**Instructions for the task:** Show all lines of the listing that contain the word "redirectIdx".
────
`src/rtl/fp_wb_buffer.sv`:
```
// rtl/fp_wb_buffer.sv - FMA result writeback buffer (optional same-cycle bypass via FP_WB_BYPASS_EN)
module fp_wb_buffer #(
  parameter int DEPTH        = 8,
  parameter int STALL_THRESH = 4,
  parameter int PREG_WIDTH   = 7,
  parameter int ROB_WIDTH    = 4,
  parameter int XLEN         = 32
) (
  input  logic                  clk,
  input  logic                  rst,
  input  logic                  in_en,
  input  logic [PREG_WIDTH-1:0] in_rd,
  input  logic [ROB_WIDTH:0]    in_robIdx,
  input  logic [XLEN-1:0]       in_res,
  input  logic [4:0]            in_exccode,
  input  logic                  redirect,
  input  logic [ROB_WIDTH:0]    redirectIdx,
  input  logic                  out_ready,
  output logic                  out_en,
  output logic [PREG_WIDTH-1:0] out_rd,
  output logic [ROB_WIDTH:0]    out_robIdx,
  output logic [XLEN-1:0]       out_res,
  output logic [4:0]            out_exccode,
  output logic                  issue_stall,
  output logic                  overflow
);

  localparam int AW = $clog2(DEPTH);
  localparam logic [AW:0] DEPTH_C  = (AW+1)'(DEPTH);
  localparam logic [AW:0] STALL_LV = (AW+1)'(DEPTH - STALL_THRESH);

  logic [PREG_WIDTH-1:0] rd_q  [DEPTH];
  logic [ROB_WIDTH:0]    rob_q [DEPTH];
  logic [XLEN-1:0]       res_q [DEPTH];
  logic [4:0]            exc_q [DEPTH];
  logic [DEPTH-1:0]      valid;
  logic [AW-1:0]         head, tail;
  logic [AW:0]           count, count_next;
  logic                  issue_stall_q, overflow_q;

  logic nonempty, full, head_kill, buf_out_en, drain, in_kill;
  logic bypass, pop, head_adv, push_req, push, ovf_set;

  // a is older than b in ROB order; the dir bit flips on every ROB wrap
  function automatic logic older(input logic [ROB_WIDTH:0] a, input logic [ROB_WIDTH:0] b);
    if (a[ROB_WIDTH] == b[ROB_WIDTH]) return a[ROB_WIDTH-1:0] < b[ROB_WIDTH-1:0];
    else                              return a[ROB_WIDTH-1:0] > b[ROB_WIDTH-1:0];
  endfunction

  // Head/tail control: writeback, bubble drain, kill filtering and push acceptance
  always_comb begin
    nonempty   = (count != '0);
    full       = (count == DEPTH_C);
    head_kill  = redirect & older(redirectIdx, rob_q[head]);
    buf_out_en = valid[head] & nonempty & ~head_kill;
    drain      = nonempty & ~valid[head];
    in_kill    = redirect & older(redirectIdx, in_robIdx);
`ifdef FP_WB_BYPASS_EN
    bypass     = ~nonempty & in_en & ~in_kill & out_ready;
`else
    bypass     = 1'b0;
`endif
    pop        = buf_out_en & out_ready;
    head_adv   = pop | drain;
    push_req   = in_en & ~in_kill & ~bypass;
    push       = push_req & (~full | head_adv);
    ovf_set    = push_req & full & ~head_adv;
    count_next = count + (AW+1)'(push) - (AW+1)'(head_adv);
  end

  // Output mux: stored head entry, or the live input when bypassing an empty buffer
  always_comb begin
    out_en      = buf_out_en | bypass;
    out_rd      = rd_q[head];
    out_robIdx  = rob_q[head];
    out_res     = res_q[head];
    out_exccode = exc_q[head];
    if (bypass) begin
      out_rd      = in_rd;
      out_robIdx  = in_robIdx;
      out_res     = in_res;
      out_exccode = in_exccode;
    end
  end

  // Valid bits: cleared on pop/drain or redirect kill; a push into the freed slot wins
  always_ff @(posedge clk) begin
    if (rst) begin
      valid <= '0;
    end else begin
      for (int i = 0; i < DEPTH; i++) begin
        if (head_adv && head == AW'(i))
          valid[i] <= 1'b0;
        else if (redirect && older(redirectIdx, rob_q[i]))
          valid[i] <= 1'b0;
        if (push && tail == AW'(i))
          valid[i] <= 1'b1;
      end
    end
  end

  // Payload storage; no reset needed since valid bits gate visibility
  always_ff @(posedge clk) begin
    if (!rst && push) begin
      rd_q[tail]  <= in_rd;
      rob_q[tail] <= in_robIdx;
      res_q[tail] <= in_res;
      exc_q[tail] <= in_exccode;
    end
  end

  // Pointers, occupancy, registered stall and sticky overflow
  always_ff @(posedge clk) begin
    if (rst) begin
      head          <= '0;
      tail          <= '0;
      count         <= '0;
      issue_stall_q <= 1'b0;
      overflow_q    <= 1'b0;
    end else begin
      if (head_adv) head <= head + 1'b1;
      if (push)     tail <= tail + 1'b1;
      count         <= count_next;
      issue_stall_q <= (count_next > STALL_LV);
      if (ovf_set) overflow_q <= 1'b1;
    end
  end

  assign issue_stall = issue_stall_q;
  assign overflow    = overflow_q;

endmodule

```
────
**Your solution:**
  input  logic [ROB_WIDTH:0]    redirectIdx,
    head_kill  = redirect & older(redirectIdx, rob_q[head]);
    in_kill    = redirect & older(redirectIdx, in_robIdx);
        else if (redirect && older(redirectIdx, rob_q[i]))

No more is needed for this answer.